The key difference between Protostomes and Deuterostomes is that in protostomes blastopore becomes the mouth while in deuterostomes it becomes the anus. Another major difference is that embryos of protostomes undergo spiral cleavage while embryos of deuterostomes undergo radial cleavage.
In understanding these two terms it would be important to pay attention to how the embryonic development of organisms takes place. It would be particularly important to consider animals with a coelom, which is a fluid-filled cavity lying between endoderm (gut) and mesoderm (mostly muscle layer); in other words, coelom is the peritoneum in mammals. Protostomes and deuterostomes are the two main types of coelomate animals, and there are many differences between them. They primarily differ in the way their mouth and anus are formed during embryonic developments.

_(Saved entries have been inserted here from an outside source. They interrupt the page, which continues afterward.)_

[config.mk]
export PLATFORM = sky130hd
export DESIGN_NAME = json_byte_tokenizer_flat
export DESIGN_NICKNAME = d
export VERILOG_FILES = /design/src/rtl/jbt_pkg.sv /design/src/rtl/jbt_channels.sv /design/src/rtl/jbt_scan.sv /design/src/rtl/jbt_rsp_queue.sv /design/src/rtl/json_byte_tokenizer.sv /design/src/flat_wrapper.sv
export SDC_FILE = /design/constraint.sdc
export NUM_CORES = 1
export LEC_CHECK = 0
export ABC_AREA = 1
export BUFFER_PORTS_ARGS = -buffer_cell sky130_fd_sc_hd__buf_4
export CORE_MARGIN = 1
export CORE_UTILIZATION = 45
export DETAILED_ROUTE_END_ITERATION = 10
export SLEW_MARGIN = 40
export SYNTH_ARGS = -nofsm -noshare
export SYNTH_HDL_FRONTEND = slang
export SYNTH_SLANG_ARGS = --single-unit
[constraint.sdc]
create_clock -name clock -period 5.15 [get_ports clock]
set_input_delay 0.7725 -clock clock [delete_from_list [all_inputs] [get_ports clock]]
set_output_delay 0.7725 -clock clock [all_outputs]
set_load 0.005 [all_outputs]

1. Overview and Key Difference
2. What are Protostomes
3. What are Deuterostomes
4. Similarities Between Protostomes and Deuterostomes
5. Side by Side Comparison – Protostomes vs Deuterostomes in Tabular Form
What are Protostomes?
Protostomia in Greek means the mouth first, as the blastopore eventually becomes the mouth in protostomes. In other words, the small pore formed during the embryonic developments becomes the mouth in the animals of this type. Protostomes include animals such as Platyhelminthes, Molluscs, Arthropods, Annelids, Nematodes, and many other lower phyla. Among most of the protostomes, the coelom is formed via splitting a solid mass of the embryonic mesoderm; hence, they are called schizocoelomates. There are only very few groups such as Priapulids that do not have a coelom.

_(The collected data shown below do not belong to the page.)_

--- config.mk ---
export PLATFORM = sky130hd
export DESIGN_NAME = uart_rx_ring_with_resync_core
export DESIGN_NICKNAME = d
export VERILOG_FILES = /design/src/rtl/urx_pkg.sv /design/src/rtl/uart_rx_ring_with_resync_core.sv
export SDC_FILE = /design/constraint.sdc
export NUM_CORES = 1
export LEC_CHECK = 0
export BUFFER_PORTS_ARGS = -buffer_cell sky130_fd_sc_hd__buf_2
export CAP_MARGIN = 10
export CORE_ASPECT_RATIO = 0.5
export CORE_MARGIN = 10
export CORE_UTILIZATION = 35
export CTS_CLUSTER_SIZE = 24
export DETAILED_ROUTE_END_ITERATION = 10
export PLACE_DENSITY = 0.59
export SLEW_MARGIN = 40
export SYNTH_ARGS = -nofsm -noshare
export SYNTH_HDL_FRONTEND = slang
export SYNTH_SLANG_ARGS = --single-unit
export TNS_END_PERCENT = 50
--- constraint.sdc ---
create_clock -name clk -period 6.4 [get_ports clk]
set_clock_uncertainty 0.15 [all_clocks]
set_input_delay 0.64 -clock clk [delete_from_list [all_inputs] [get_ports clk]]
set_output_delay 0.64 -clock clk [all_outputs]
set_load 0.02 [all_outputs]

Another most prominent characteristic of protostomes is that their embryos undergo spiral cleavage. Cells formed through the spiral cleavage are determinate, which means the fate of each cell formed is resolute. In addition, there are three major groups within protostomes: Superphyla: Ecdysozoa, Platyzoa, and Lophotrochozoa. The classification of these three groups is based on the data of the recent molecular studies on the embryonic development of protostomes.
What are Deuterostomes?
Deuterostomes are the animals whose embryonic development undergoes radial cleavage. That means, the cell division planes take place radially during the formation of the blastula through cleavage of the fertilized egg embryo. The Greek term deuterosmomia means that the mouth comes second, which means the anus comes first. Blastula undergoes gastrulation after formation. During the gastrulation, blastopore becomes anus in deuterostomes. After the formation of the anus, another cavity called archenteron runs through the gut, leading to the formation of the mouth in deuterostomes. The archenteron has longitudinal cavities and those become the coelom in deuterostomes. Therefore, they are called enterocoelus animals.
There are two deuterostome phyla as Echinodermata and Chordata. Therefore, animals in the most developed or evolved phyla in the Kingdom Animalia are deuterostomes.
What are the Similarities Between Protostomes and Deuterostomes?
- Both Protostomes and Deuterostomes are coelomates.
- Both groups belong to Kingdom Animalia.
What is the Difference Between Protostomes and Deuterostomes?
Protostomes include many invertebrates while deuterostomes include echinoderms and chordates. The fate of blastopore is different in these two groups. In the former, the blastopore develops into the mouth while in the latter, the blastopore develops into the anus. Furthermore, embryonic development occurs via spiral cleavage in protostomes while it occurs via radial cleavage in deuterostomes.
Body parts of deuterostomes are more evolved and sophisticated than protosomes. Moreover, there is a difference between the two in terms of the formation of archenteron, nerve cord, as well as cell development. Nerve cord in protostomes is ventral while nerve cord in deuterostomes is dorsal. Archenteron forms in deuterostomes, but not in protostomes. In addition, cell development in protostomes is determinate.
Summary – Protostomes vs Deuterostomes
Protostomes and Deuterostomes are two groups of coelomates. The difference between protostomes and deuterostomes is mainly based on the fate of blastopore and cleavage during embryonic development.